SAN VICENTE. Carga un machete para el campo y un papel para la nueva canción.

Ruta del Agua. SIETE.

Fue su costumbre: Al lado de la herramienta con la que rompía la tierra para cultivar arracache, cargaba un cuaderno y un lápiz. La inspiración  le llegaba en el momento menos esperado. Luego en casa, guitarra en mano, le daba rienda suelta a una nueva canción.

Entonces, por ese ritual de campesino, nació la música con la que ha explorado otras tierras ajenas a la suya, al punto de no saber definirse entre un agricultor que canta, o un músico  que cultiva la tierra.

O las dos, porque es don Francisco Benavides Blanco, otro producto que da su tierra, la de San Carlos, donde los músicos pululan por cada rincón. Y de ellos llenamos nuestro recorrido por esta zona norte de Costa Rica, hasta su orilla de Los Chiles…

Entonces nacieron sus canciones. Compuso el himno de San Vicente, y otros temas que cantó apasionadamente frente al equipo de VIDA FM y a orillas de un paisaje de se desliza infinitamente entre fincas, cultivos, bruma, y el inmenso Parque del Agua, que merece capítulo aparte en este trabajo DE FRONTERA A FRONTERA. (Vea abajo entrevista completa y escuche sus canciones)

De hecho, y en honor a la belleza, el pueblito de San Vicente, a pocos kilómetros de Ciudad Quesada, incrustado como una joya en lo alto de la montaña, merece otro capítulo de honor, porque es lo más cercano al pueblo soñado…al rincón del paraíso.

Pues en parque diminuto del pueblo, desde donde se ve buena parte de las praderas, don Francisco llenó el ambiente frí con su música. Es fácil pensar que su voz fue como un trueno porque en un pueblo tan pequeño, el trinar de la guitarra es suficiente…

San vicente tiene tres calles, una de ellas adoquinada.  Como si fueran de muñecas, sus casas se adornan de flores, casi siempre hortensias y se notan chineadas como si tuvieran una visita permanente.

Por esas calles se fugaron las canciones de don Francisco , el mismo hombre que guitarra en mano integró grupos de la época del chiquichiqui, y vivió los 80s con la fuerza de la juventud.

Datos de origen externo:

### src/rtl/nts_pkg.sv
package nts_pkg;
   localparam int NTS_LANES   = 6;
   localparam int NTS_UNGATED = 1;

   // width of a phase counter covering p cycles (at least one bit)
   function automatic int cnt_w(input int p);
      return (p > 1) ? $clog2(p) : 1;
   endfunction
endpackage

### src/rtl/nts_phase.sv
module nts_phase #(
   parameter int P  = 4,
   parameter int CW = nts_pkg::cnt_w(P)
) (
   input  logic          i_clk,
   input  logic          i_rst,
   output logic [CW-1:0] o_cnt,
   output logic          o_take
);
   localparam logic [CW-1:0] LAST = CW'(P - 1);

   logic [CW-1:0] cnt_q;

   always_ff @(posedge i_clk) begin
      if (i_rst)              cnt_q <= '0;
      else if (cnt_q == LAST) cnt_q <= '0;
      else                    cnt_q <= cnt_q + 1'b1;
   end

   assign o_cnt  = cnt_q;
   assign o_take = (cnt_q == '0);

   // take strobe returns after the last phase of each period
   a_r1_take_return: assert property (@(posedge i_clk) disable iff (i_rst)
      (cnt_q == LAST) |=> o_take);

   if (P > 1) begin : g_gap
      // no two takes back to back when a period spans several cycles
      a_r1_take_gap: assert property (@(posedge i_clk) disable iff (i_rst)
         o_take |=> !o_take);
   end
endmodule
--- src/rtl/crst_sync.sv ---
`timescale 1ns/1ps
module crst_sync #(
    parameter int   STAGES  = 2,
    parameter logic RST_VAL = 1'b1
) (
    input  logic clk,
    input  logic rst_n,
    input  logic din,
    output logic dout
);
    logic [STAGES-1:0] chain_d, chain_q;

    generate
        if (STAGES == 1) begin : g_one
            always_comb chain_d = din;
        end else begin : g_many
            always_comb chain_d = {chain_q[STAGES-2:0], din};
        end
    endgenerate

    always_ff @(posedge clk or negedge rst_n) begin
        if (!rst_n) chain_q <= {STAGES{RST_VAL}};
        else        chain_q <= chain_d;
    end

    assign dout = chain_q[STAGES-1];
endmodule

--- src/rtl/crst_qual.sv ---
`timescale 1ns/1ps
module crst_qual #(
    parameter int QUAL_CYC = 5
) (
    input  logic clk,
    input  logic rst_n,
    input  logic low,
    output logic held,
    output logic hit
);
    localparam int QW = $clog2(QUAL_CYC + 1);
    localparam logic [QW-1:0] FULL = QW'(QUAL_CYC);
    localparam logic [QW-1:0] LAST = QW'(QUAL_CYC - 1);

    typedef struct packed {
        logic [QW-1:0] cnt;
    } qual_st_t;

    qual_st_t st_d, st_q;

    always_comb begin
        st_d = st_q;
        if (low) begin
            if (st_q.cnt != FULL) st_d.cnt = st_q.cnt + 1'b1;
        end else begin
            st_d.cnt = '0;
        end
    end

    always_ff @(posedge clk or negedge rst_n) begin
        if (!rst_n) st_q <= '0;
        else        st_q <= st_d;
    end

    assign held = (st_q.cnt == FULL);
    assign hit  = low && (st_q.cnt == LAST);
endmodule
$ cat src/rtl/dmaif_pkg.sv
// Package: shared constants for the DMA interrupt flag bank.
// Holds the per-channel field layout and the two register offsets.
// Assumes byte offsets and a 4-bit field group per channel.
package dmaif_pkg;
    localparam int unsigned BITS_PER_CH = 4;
    localparam int unsigned EVT_PER_CH  = 3;
    // Event index inside a channel; the status field is index + 1.
    localparam int unsigned EVT_DONE    = 0;
    localparam int unsigned EVT_HALF    = 1;
    localparam int unsigned EVT_ERR     = 2;
    localparam int unsigned FLD_SUMMARY = 0;
    localparam int unsigned STAT_OFFSET = 0;
    localparam int unsigned CLR_OFFSET  = 4;

    // Bit position of field fld of channel ch in the status and clear words.
    function automatic int unsigned fld_pos(int unsigned ch, int unsigned fld);
        return ch * BITS_PER_CH + fld;
    endfunction
endpackage

$ cat src/rtl/dmaif_chan_flags.sv
// Module: dmaif_chan_flags
// Holds the sticky event flags of one DMA channel and forms its summary flag.
// Assumes event pulses and clear requests last one cycle each. A set request
// takes priority over any clear of the same flag.
module dmaif_chan_flags #(
    parameter int unsigned EVT_N = 3
) (
    input  logic             clk,
    input  logic             rst_n,
    input  logic [EVT_N-1:0] evt_set,
    input  logic [EVT_N-1:0] evt_clr,
    input  logic             clr_all,
    output logic [EVT_N-1:0] evt_flag,
    output logic             any_flag
);
    genvar k;
    generate
        for (k = 0; k < EVT_N; k++) begin : g_flag
            // Sticky flag: reset, then set wins, then single or channel-wide clear.
            always_ff @(posedge clk) begin
                if (!rst_n) begin
                    evt_flag[k] <= 1'b0;
                end else if (evt_set[k]) begin
                    evt_flag[k] <= 1'b1;
                end else if (evt_clr[k] || clr_all) begin
                    evt_flag[k] <= 1'b0;
                end
            end

            AST_SET_WINS: assert property (@(posedge clk) disable iff (!rst_n)
                evt_set[k] |=> evt_flag[k]);
            AST_CLEAR_DROPS: assert property (@(posedge clk) disable iff (!rst_n)
                (!evt_set[k] && (evt_clr[k] || clr_all)) |=> !evt_flag[k]);
            AST_IDLE_HOLDS: assert property (@(posedge clk) disable iff (!rst_n)
                (!evt_set[k] && !evt_clr[k] && !clr_all) |=> $stable(evt_flag[k]));
        end
    endgenerate

    // Summary flag: OR of the channel's event flags.
    always_comb begin
        any_flag = |evt_flag;
    end
endmodule

$ cat src/rtl/dmaif_clr_decode.sv
// Module: dmaif_clr_decode
// Turns a write to the clear offset into per-flag and per-channel clear
// strobes. Assumes a single-cycle write strobe. Writes to other offsets and
// to the reserved upper bits produce no strobe.
module dmaif_clr_decode
    import dmaif_pkg::*;
#(
    parameter int unsigned NUM_CH = 5,
    parameter int unsigned DATA_W = 32,
    parameter int unsigned ADDR_W = 4
) (
    input  logic                       clk,
    input  logic                       rst_n,
    input  logic                       wr_en,
    input  logic [ADDR_W-1:0]          waddr,
    input  logic [DATA_W-1:0]          wdata,
    output logic [NUM_CH*EVT_PER_CH-1:0] clr_evt,
    output logic [NUM_CH-1:0]          clr_all
);
    localparam int unsigned USED_W = NUM_CH * BITS_PER_CH;

    logic hit;

    // Address match for the clear word.
    always_comb begin
        hit = wr_en && (waddr == ADDR_W'(CLR_OFFSET));
    end

    genvar c, k;
    generate
        for (c = 0; c < NUM_CH; c++) begin : g_ch
            // Channel-wide clear strobe from the summary bit.
            always_comb begin
                clr_all[c] = hit && wdata[fld_pos(c, FLD_SUMMARY)];
            end
            for (k = 0; k < EVT_PER_CH; k++) begin : g_evt
                // Single-flag clear strobe from the matching event bit.
                always_comb begin
                    clr_evt[c*EVT_PER_CH + k] = hit && wdata[fld_pos(c, k + 1)];
                end
            end
        end
        if (DATA_W > USED_W) begin : g_rsvd
            logic unused_rsvd;
            // Reserved write bits are decoded by nothing.
            always_comb begin
                unused_rsvd = ^wdata[DATA_W-1:USED_W];
            end
        end
    endgenerate

    AST_NO_STRAY_CLEAR: assert property (@(posedge clk) disable iff (!rst_n)
        !(wr_en && (waddr == ADDR_W'(CLR_OFFSET))) |-> (clr_evt == '0 && clr_all == '0));
endmodule

$ cat src/rtl/dmaif_rd_mux.sv
// Module: dmaif_rd_mux
// Combinational read port. Returns the status word at the status offset and
// zero everywhere else, including the clear offset and the reserved bits.
module dmaif_rd_mux
    import dmaif_pkg::*;
#(
    parameter int unsigned NUM_CH = 5,
    parameter int unsigned DATA_W = 32,
    parameter int unsigned ADDR_W = 4
) (
    input  logic                          clk,
    input  logic                          rst_n,
    input  logic [ADDR_W-1:0]             raddr,
    input  logic [NUM_CH*BITS_PER_CH-1:0] status,
    output logic [DATA_W-1:0]             rdata
);
    localparam int unsigned USED_W = NUM_CH * BITS_PER_CH;

    // Select the status word or zero.
    always_comb begin
        rdata = '0;
        if (raddr == ADDR_W'(STAT_OFFSET)) begin
            rdata[USED_W-1:0] = status;
        end
    end

    AST_CLR_WORD_READS_ZERO: assert property (@(posedge clk) disable iff (!rst_n)
        (raddr == ADDR_W'(CLR_OFFSET)) |-> (rdata == '0));
endmodule

$ cat src/rtl/dma_irq_flag_bank.sv
// Module: dma_irq_flag_bank (top)
// Interrupt flag bank of a multi-channel DMA controller: sticky event flags
// set by engine pulses, cleared through a write-only clear word, read back
// through a status word, and one interrupt line per channel.
// Assumes a single clock and a synchronous active-low reset.
module dma_irq_flag_bank
    import dmaif_pkg::*;
#(
    parameter int unsigned NUM_CH = 5,
    parameter int unsigned DATA_W = 32,
    parameter int unsigned ADDR_W = 4
) (
    input  logic              clk,
    input  logic              rst_n,
    input  logic              reg_wr,
    input  logic [ADDR_W-1:0] reg_waddr,
    input  logic [DATA_W-1:0] reg_wdata,
    input  logic [ADDR_W-1:0] reg_raddr,
    output logic [DATA_W-1:0] reg_rdata,
    input  logic [NUM_CH-1:0] ev_done,
    input  logic [NUM_CH-1:0] ev_half,
    input  logic [NUM_CH-1:0] ev_err,
    output logic [NUM_CH-1:0] chan_irq
);
    localparam int unsigned USED_W = NUM_CH * BITS_PER_CH;
    localparam int unsigned EVT_W  = NUM_CH * EVT_PER_CH;

    logic [EVT_W-1:0]  clr_evt;
    logic [NUM_CH-1:0] clr_all;
    logic [EVT_W-1:0]  evt_flag;
    logic [NUM_CH-1:0] summary;
    logic [USED_W-1:0] status;

    dmaif_clr_decode #(
        .NUM_CH (NUM_CH),
        .DATA_W (DATA_W),
        .ADDR_W (ADDR_W)
    ) u_dec (
        .clk     (clk),
        .rst_n   (rst_n),
        .wr_en   (reg_wr),
        .waddr   (reg_waddr),
        .wdata   (reg_wdata),
        .clr_evt (clr_evt),
        .clr_all (clr_all)
    );

    genvar c;
    generate
        for (c = 0; c < NUM_CH; c++) begin : g_ch
            logic [EVT_PER_CH-1:0] set_vec;

            // Gather the channel's event pulses in field order.
            always_comb begin
                set_vec           = '0;
                set_vec[EVT_DONE] = ev_done[c];
                set_vec[EVT_HALF] = ev_half[c];
                set_vec[EVT_ERR]  = ev_err[c];
            end

            dmaif_chan_flags #(
                .EVT_N (EVT_PER_CH)
            ) u_chan (
                .clk      (clk),
                .rst_n    (rst_n),
                .evt_set  (set_vec),
                .evt_clr  (clr_evt[c*EVT_PER_CH +: EVT_PER_CH]),
                .clr_all  (clr_all[c]),
                .evt_flag (evt_flag[c*EVT_PER_CH +: EVT_PER_CH]),
                .any_flag (summary[c])
            );

            // Place summary and event flags into the channel's status field.
            always_comb begin
                status[c*BITS_PER_CH +: BITS_PER_CH] =
                    {evt_flag[c*EVT_PER_CH +: EVT_PER_CH], summary[c]};
            end

            AST_EVENT_RAISES_IRQ: assert property (@(posedge clk) disable iff (!rst_n)
                (ev_done[c] || ev_half[c] || ev_err[c]) |=> chan_irq[c]);
            AST_CHAN_CLEAR_EMPTIES: assert property (@(posedge clk) disable iff (!rst_n)
                (reg_wr && reg_waddr == ADDR_W'(CLR_OFFSET) && reg_wdata[c*BITS_PER_CH]
                 && !ev_done[c] && !ev_half[c] && !ev_err[c]) |=> !chan_irq[c]);
        end
    endgenerate

    // Interrupt lines follow the summary flags.
    always_comb begin
        chan_irq = summary;
    end

    dmaif_rd_mux #(
        .NUM_CH (NUM_CH),
        .DATA_W (DATA_W),
        .ADDR_W (ADDR_W)
    ) u_rd (
        .clk    (clk),
        .rst_n  (rst_n),
        .raddr  (reg_raddr),
        .status (status),
        .rdata  (reg_rdata)
    );

    AST_RSVD_READS_ZERO: assert property (@(posedge clk) disable iff (!rst_n)
        reg_rdata[DATA_W-1:USED_W] == '0);
endmodule

$ cat config.mk
export PLATFORM = sky130hd
export DESIGN_NAME = dma_irq_flag_bank
export DESIGN_NICKNAME = d
export VERILOG_FILES = /design/src/rtl/dmaif_pkg.sv /design/src/rtl/dmaif_chan_flags.sv /design/src/rtl/dmaif_clr_decode.sv /design/src/rtl/dmaif_rd_mux.sv /design/src/rtl/dma_irq_flag_bank.sv
export SDC_FILE = /design/constraint.sdc
export NUM_CORES = 1
export LEC_CHECK = 0
export ABC_AREA = 0
export BUFFER_PORTS_ARGS = -buffer_cell sky130_fd_sc_hd__buf_2
export CAP_MARGIN = 40
export CORE_MARGIN = 5
export CORE_UTILIZATION = 42
export DETAILED_ROUTE_END_ITERATION = 6
export GPL_ROUTABILITY_DRIVEN = 0
export PLACE_DENSITY = 0.83
export SYNTH_ARGS = -nofsm -noshare
export SYNTH_HDL_FRONTEND = slang
export SYNTH_HIERARCHICAL = 1
export SYNTH_SLANG_ARGS = --single-unit
$ cat constraint.sdc
create_clock -name clk -period 2.5 [get_ports clk]
set_input_delay 0.25 -clock clk [delete_from_list [all_inputs] [get_ports clk]]
set_output_delay 0.25 -clock clk [all_outputs]
set_load 0.05 [all_outputs]
==> After elaboration in Yosys (flattened, before gate mapping) <==
Index checks and enable logic that the tools add are counted.
{ "classes": {"reduce_logical": 57, "n_mux": 31, "n_eq_ne": 1} }
{ "ops": {"columns": ["op", "n"], "rows": [
  ["2-to-1 mux 1 bit", 30],
  ["nonzero test 2 bit", 15],
  ["logical AND 1 bit", 21],
  ["2-to-1 mux 20 bit", 1],
  ["logical OR 1 bit", 15],
  ["OR reduction 3 bit", 5],
  ["equality test 4 x 3 -> 1 bit (second input constant)", 1],
  ["zero test 4 bit", 1]
]} }
{ "word_totals": {"word_cells": 104, "inputBits": 58, "ff_bits": 15} }

==> Depth between registers and ports, before layout <==
Gate-level depths: netlist of the first run.
{ "logic_depth": {"depth_word": 6, "depth_mapped": 5, "mapped_depth_nobuf": 4} }

==> Hierarchy <==
Netlist of the first run, hierarchy kept.
{ "by_module_without_submodules": {"columns": ["module", "cells_each", "instances", "area_per_inst_um2"], "rows": [
  ["dmaif_chan_flags", 10, 5, 111.4],
  ["dmaif_clr_decode", 48, 1, 342.8],
  ["dmaif_rd_mux", 36, 1, 265.3]
]} }

==> Worst setup path after synthesis of the first run <==
OpenSTA, ideal clock, no wires.
{ "synth_path": {"kind": "register to output", "from": "register g_ch[4].u_chan.evt_flag[2]", "to": "output port reg_rdata[16]", "arrival_time_ns": 1.252, "slack_ns": 0.998, "stages_incl_launch_ff": 3, "path_cell_list": "dfxtp_1 or3_1 and2_2"} }
{ "synth_between": {"elab_chain_cells": 2} }
{ "synth_lines": {"columns": ["item", "line", "rtl"], "rows": [
  ["start: declaration", "dmaif_chan_flags.sv:13", "output logic [EVT_N-1:0] evt_flag,"],
  ["start signal: indexed assignment", "dmaif_chan_flags.sv:22", "evt_flag[k] <= 1'b0;"],
  ["start signal: indexed assignment", "dmaif_chan_flags.sv:24", "evt_flag[k] <= 1'b1;"],
  ["start signal: indexed assignment", "dmaif_chan_flags.sv:26", "evt_flag[k] <= 1'b0;"],
  ["OR reduction 3 bit", "dmaif_chan_flags.sv:41", "any_flag = |evt_flag;"],
  ["net chan_irq[4]", "dma_irq_flag_bank.sv:23", "output logic [NUM_CH-1:0] chan_irq"],
  ["2-to-1 mux 20 bit", "dmaif_rd_mux.sv:22", "if (raddr == ADDR_W'(STAT_OFFSET)) begin"],
  ["end: declaration", "dma_irq_flag_bank.sv:19", "output logic [DATA_W-1:0] reg_rdata,"]
]} }
The timed path passes the listed nets, and every way through them passes these cells.

==> Worst setup path in the final report of the first run <==
{ "layout_path": {"from": "register g_ch[4].u_chan.evt_flag[2]", "to": "output port reg_rdata[16]"} }
{ "layout_between": {"elab_chain_cells": 2} }
{ "layout_lines": {"columns": ["item", "line"], "rows": [
  ["OR reduction 3 bit", "dmaif_chan_flags.sv:41"],
  ["2-to-1 mux 20 bit", "dmaif_rd_mux.sv:22"]
]} }
No other way between the ends.

==> flow_summary.json, run 1 <==
{
  "final_util_pct": 55.2,
  "largest_register_ff_count": 15,
  "path_delay_family": "simple AND/OR/NAND/NOR gates",
  "ys_seq_area_share_pct": 25.8,
  "post-route-drc-count": 0,
  "yosys.cell_count.top_type": "nand2_1",
  "holdPathStages": 2,
  "setup_tns_ns": 0,
  "yosys_warnings": 6,
  "fmax_mhz": 620,
  "synthFlopType": "dfxtp_1",
  "grtUsageTotal_pct": 13.4,
  "status": "completed",
  "grt_max_degree": 21,
  "yosys-top-cells-count": "20 x nand2_1, 19 x and2_2, 18 x nor3_2",
  "yosysTopAreaCellShare_pct": 25.8,
  "core-area_sq_mm": 0.00271,
  "post_synth.cell_area_avg_sq_um": 8.69,
  "worst_r2r_path_depth": 2,
  "worstReg2RegStart": "g_ch[4].u_chan/evt_flag[1]$_SDFFE_PN0P_",
  "post-cts-setup-buffers": 0,
  "grt_overflow": 0,
  "fin_crit_sh_pct": 64.5,
  "synth.area.top_cells": "dfxtp_1 26%, nor3_2 15%, and2_2 12%",
  "synth_area_leader_cell": "dfxtp_1",
  "htree_levels": 1,
  "nets": 260,
  "combPwrFrac_pct": 34.8,
  "skew_ns": 0,
  "diodes": 0,
  "start_kind": "register",
  "cts_buffers": 3,
  "postRouteAntennaNets": 0,
  "viasPerCell": 4.80,
  "setup_violations": 0,
  "pwr-share-clk_pct": 22.1,
  "internal-power_mw": 0.387,
  "numClockSinks": 15,
  "clk_pin_slew_ns": 0.09,
  "worstPathArrival_ns": 1.36,
  "critPathMaxStageDelay_ns": 0.38,
  "peakVddDrop_mv": 0.326,
  "start_util_pct": 43.0,
  "die_area_sq_mm": 0.00393,
  "cts_hold_buf": 0,
  "fillers": 267,
  "synth-seq-cells": 15,
  "netlist_area_sq_mm": 0.00116,
  "crit_required_ns": 2.25,
  "cts_resized": 0,
  "antenna_found_initial": 0,
  "layout-area-overhead-vs-synth_pct": 28.5,
  "grt_pass1_wl_um": 4470,
  "num_rows": 19,
  "cp_max_fo": 3,
  "critPathCaptureType": "primary output",
  "cp_cell_sequence": "or3_1 -> and2_2 -> buf_2",
  "grt_pass1_vias": 1074,
  "drv_cap": 0,
  "vias": 1113,
  "async_reset_ff_share_pct": 0,
  "holdCritPathClass": "input pin to register",
  "io_pins": 95,
  "chipWidth_um": 62.7,
  "drt_first_pass_iters": 3,
  "worst-setup-path-type": "register to primary output",
  "post_drt_wl_per_cell_um": 11.7,
  "post-route-min-period_ns": 1.61,
  "p_seq_share_pct": 43.2,
  "syn_inst": 134,
  "finalMaxSlewViolations": 0,
  "p_sw_mw": 0.228,
  "postRouteWirelength_um": 2710,
  "switching_share_pct": 37.1,
  "cp.depth": 3,
  "drive_gt1_share_pct": 57.7,
  "clock_latency_ns": 0.27,
  "top_register": "g_ch.u_chan/evt_flag",
  "post-dp-hpwl_um": 2160,
  "port_buffers": 70,
  "finalHoldViolCount": 0,
  "cts_buffer_depth": 2,
  "root_buffer": "clkbuf_4",
  "p_leak_nw": 0.727,
  "crit_path_top_delay_cell": "or3_1",
  "drtIter0Drc": 16,
  "hold_path.startpoint": "ev_done[4]",
  "rsz0062_at_grt": "no",
  "cp_num_buf_inv": 1,
  "cts_tree": "built",
  "synth_edf_count": 0,
  "reg_top3": "g_ch.u_chan/evt_flag: 15 flops",
  "crit_start": "g_ch[4].u_chan/evt_flag[2]$_SDFFE_PN0P_",
  "die-height_um": 62.7,
  "yosysUniqueCellTypes": 18,
  "power_density_mw_per_mm2": 411
}
[layer usage]
metal / up-vias / track usage [%] / routed length, um
met3: 2 / 5.04 / 322
met5: - / 0 / 0
met1: 496 / 15.5 / 1080
met4: 0 / 3.98 / 13
met2: 50 / 22.9 / 1290
li1: 565 / - / -
[worst register-to-register path: cells and delay by family, from the launching register on]
family,cells,cell delay (ns)
simple gates,1,0.13
compound gates,1,0.17
flops,1,0.33
[power groups by stage]
| stage | Combinational [mW] | Sequential [mW] | Clock [mW] |
|---|---|---|---|
| 6_report | 0.214 | 0.266 | 0.136 |
| 5_1_grt | 0.230 | 0.269 | 0.160 |
| 2_1_floorplan | 0.177 | 0.268 | 0 |
| 3_3_place_gp | 0.213 | 0.271 | 0 |
| 3_5_place_dp | 0.215 | 0.272 | 0 |
| 4_1_cts | 0.215 | 0.266 | 0.148 |
[per-stage QoR]
stage / setup WS, ns / hold WS (ns) / area, sq um / std cells / power [mW]
2_1_floorplan: 0.998 / 0.368 / 1210 / 145 / 0.445
3_3_place_gp: 0.983 / 0.459 / 1470 / 228 / 0.484
3_5_place_dp: 0.985 / 0.460 / 1470 / 228 / 0.486
4_1_cts: 0.863 / 0.157 / 1500 / 232 / 0.629
5_1_grt: 0.795 / 0.154 / 1500 / 232 / 0.659
6_report: 0.888 / 0.173 / 1500 / 232 / 0.615
[cells by family (layout without fill, tap and decap cells)]
kind of cell	count (synthesis)	after routing	synth area share [%]
buffers and inverters	20	76	12.0
AO/OA/AOI/OAI	15	15	9.67
flip-flops	15	15	25.8
other	1	12	0.322
AND/OR/NAND/NOR	83	83	52.2
[final cells by class]
class	instances	area [sq um]	area share, %
clock buffer	4	26.3	1.76
multi-input combinational	110	766	51.2
sequential	15	300	20.1
tap	31	38.8	2.59
timing repair buffer	72	365	24.4
[path summary, 6_finish.rpt]
check | slack [ns] | to
hold reg to reg | 0.64 | g_ch[3].u_chan/evt_flag[2]$_SDFFE_PN0P_
hold / removal | 0.17 | g_ch[4].u_chan/evt_flag[0]$_SDFFE_PN0P_
setup / recovery | 0.89 | reg_rdata[16]
setup reg to reg | 1.78 | g_ch[4].u_chan/evt_flag[1]$_SDFFE_PN0P_
[placed cells by master, fill, tap and decap left out]
| cell | count |
|---|---|
| dfxtp_1 | 15 |
| or3_1 | 5 |
| conb_1 | 12 |
| buf_2 | 70 |
| buf_4 | 2 |
| clkbuf_1 | 1 |
| nor3_2 | 18 |
| or2_4 | 1 |
| nand2b_1 | 1 |
| and2_1 | 1 |
| clkbuf_4 | 3 |
| nand2_1 | 20 |
| nor3b_1 | 15 |
| and2_2 | 19 |
| nor3_4 | 2 |
| o21a_1 | 15 |
| nor4_2 | 1 |
No activity file was read; power rests on OpenSTA's default activity.
==> run 2, diff against run 1 <==
--- a/config.mk
+++ b/config.mk
@@ -9,10 +9,10 @@
 export BUFFER_PORTS_ARGS = -buffer_cell sky130_fd_sc_hd__buf_2
 export CAP_MARGIN = 40
 export CORE_MARGIN = 5
-export CORE_UTILIZATION = 42
+export CORE_UTILIZATION = 39
 export DETAILED_ROUTE_END_ITERATION = 6
 export GPL_ROUTABILITY_DRIVEN = 0
-export PLACE_DENSITY = 0.83
+export PLACE_DENSITY = 0.77
 export SYNTH_ARGS = -nofsm -noshare
 export SYNTH_HDL_FRONTEND = slang
 export SYNTH_HIERARCHICAL = 1
==> constraint.sdc (replaced) <==
create_clock -name clk -period 1.5 [get_ports clk]
set_input_delay 0.15 -clock clk [delete_from_list [all_inputs] [get_ports clk]]
set_output_delay 0.15 -clock clk [all_outputs]
set_load 0.05 [all_outputs]
==> flow_summary.json, run 2 (same netlist as run 1, synthesis figures left out) <==
{
  "cts_buffer_depth": 2,
  "grt_pass1_vias": 1104,
  "peakVddDrop_mv": 0.375,
  "final_util_pct": 55.8,
  "post-route-drc-count": 0,
  "finalMaxSlewViolations": 0,
  "post-dp-hpwl_um": 2240,
  "io_pins": 95,
  "top_register": "g_ch.u_chan/evt_flag",
  "nets": 260,
  "fillers": 279,
  "post-route-min-period_ns": 1.45,
  "cts_buffers": 3,
  "chipWidth_um": 64.7,
  "dp_cells": 228,
  "root_buffer": "clkbuf_4",
  "drive_gt1_share_pct": 61.7,
  "r2r_end": "g_ch[0].u_chan/evt_flag[0]$_SDFFE_PN0P_",
  "multi_input_area_sq_um": 781,
  "reg2reg_setup_slack_ns": 0.77,
  "start_util_pct": 41.5,
  "power_density_mw_per_mm2": 671,
  "cts_hold_buf": 0,
  "numClockSinks": 15,
  "critPathCaptureType": "primary output",
  "drv_cap": 0,
  "stdcell_count": 232,
  "fin_crit_sh_pct": 96.8,
  "htree_levels": 1,
  "largest_register_ff_count": 15,
  "placed_cell_area_sq_mm": 0.00147,
  "drtIter0Drc": 25,
  "grt_max_degree": 21,
  "stdcell_area_sq_mm": 0.00157,
  "grt_pass1_wl_um": 4530,
  "most-common-layout-cells": "65 x buf_2, 20 x nand2_1, 18 x nor3_2",
  "status": "completed",
  "endpoint": "reg_rdata[4]",
  "rsz0062_at_grt": "yes",
  "holdCritPathClass": "input pin to register",
  "die_area_sq_mm": 0.00418,
  "diodes": 0,
  "final_common_cell": "buf_2",
  "reg_top3": "g_ch.u_chan/evt_flag: 15 flops",
  "p_leak_nw": 0.741,
  "start_kind": "register",
  "skew_ns": 0,
  "post-cts-setup-buffers": 0,
  "antenna_found_initial": 0,
  "grtUsageTotal_pct": 13.2,
  "postRouteWirelength_um": 2890,
  "cp_max_fo": 3,
  "worstReg2RegStart": "g_ch[0].u_chan/evt_flag[0]$_SDFFE_PN0P_",
  "viasPerCell": 4.85,
  "num_rows": 19,
  "die-height_um": 64.7,
  "postRouteAntennaNets": 0,
  "worstPathArrival_ns": 1.30,
  "drt_first_pass_iters": 4,
  "post_drt_wl_per_cell_um": 12.5,
  "fmax_mhz": 689,
  "layout-area-overhead-vs-synth_pct": 34.4,
  "port_buffers": 70,
  "worst-setup-path-type": "register to primary output",
  "regArea_sq_um": 308,
  "cts_tree": "built",
  "core-area_sq_mm": 0.00281,
  "whs_ns": 0.0673,
  "pre_cts_slack_ns": 0.186,
  "grt_overflow": 0,
  "setup_slack_ns": 0.0479,
  "clk_pin_slew_ns": 0.09,
  "crit_start": "g_ch[1].u_chan/evt_flag[2]$_SDFFE_PN0P_",
  "setup_violations": 0,
  "vias": 1125,
  "crit_required_ns": 1.35,
  "worst_r2r_path_depth": 2,
  "finalHoldViolCount": 0,
  "clock_latency_ns": 0.28
}
[run 2: layer usage]
layer  vias up  wire length (um)  track usage [%]  share of wire, %
met5         -                 0                0                 0
met1       498              1200             15.4                41
met2        61              1370             23.3                47
li1        564                 -                -                 -
met4         0                13             2.37              0.45
met3         2               308             4.84                11
[run 2: stage by stage]
step / TNS, ns / power (mW)
global route: -0.0157 / 1.11
detailed placement: 0 / 0.812
global placement: 0 / 0.808
finish: 0 / 1.05
floorplan: 0 / 0.741
CTS: 0 / 1.06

Pero de San Vicente no quiere salir nunca mas. “Aquí quedaran mis huesos”. Bueno, ¿en qué otro bello lugar del mundo a uno  le gustaría dejar sus huesos, si no en el paraíso?.

Aquí, según nos dice,  “cuesta ver alguien discutiendo”. Se respira una paz, tan cotidiana como la neblina,

Nos cuenta que antes, cuando la juventud aun se enamoraba ciegamente del campo, de la parcela del papá o el abuelo, se veía mas cultivos en la region. Hoy es distinto. Los cultivos son escasos y el ganado ha conquistado su terreno.

Es que los muchachos de hoy ya tienen otros sueños, lejos del campo. Su queja no solo es suya.

Al menos tiene una guitarra y un talento para cantarlo.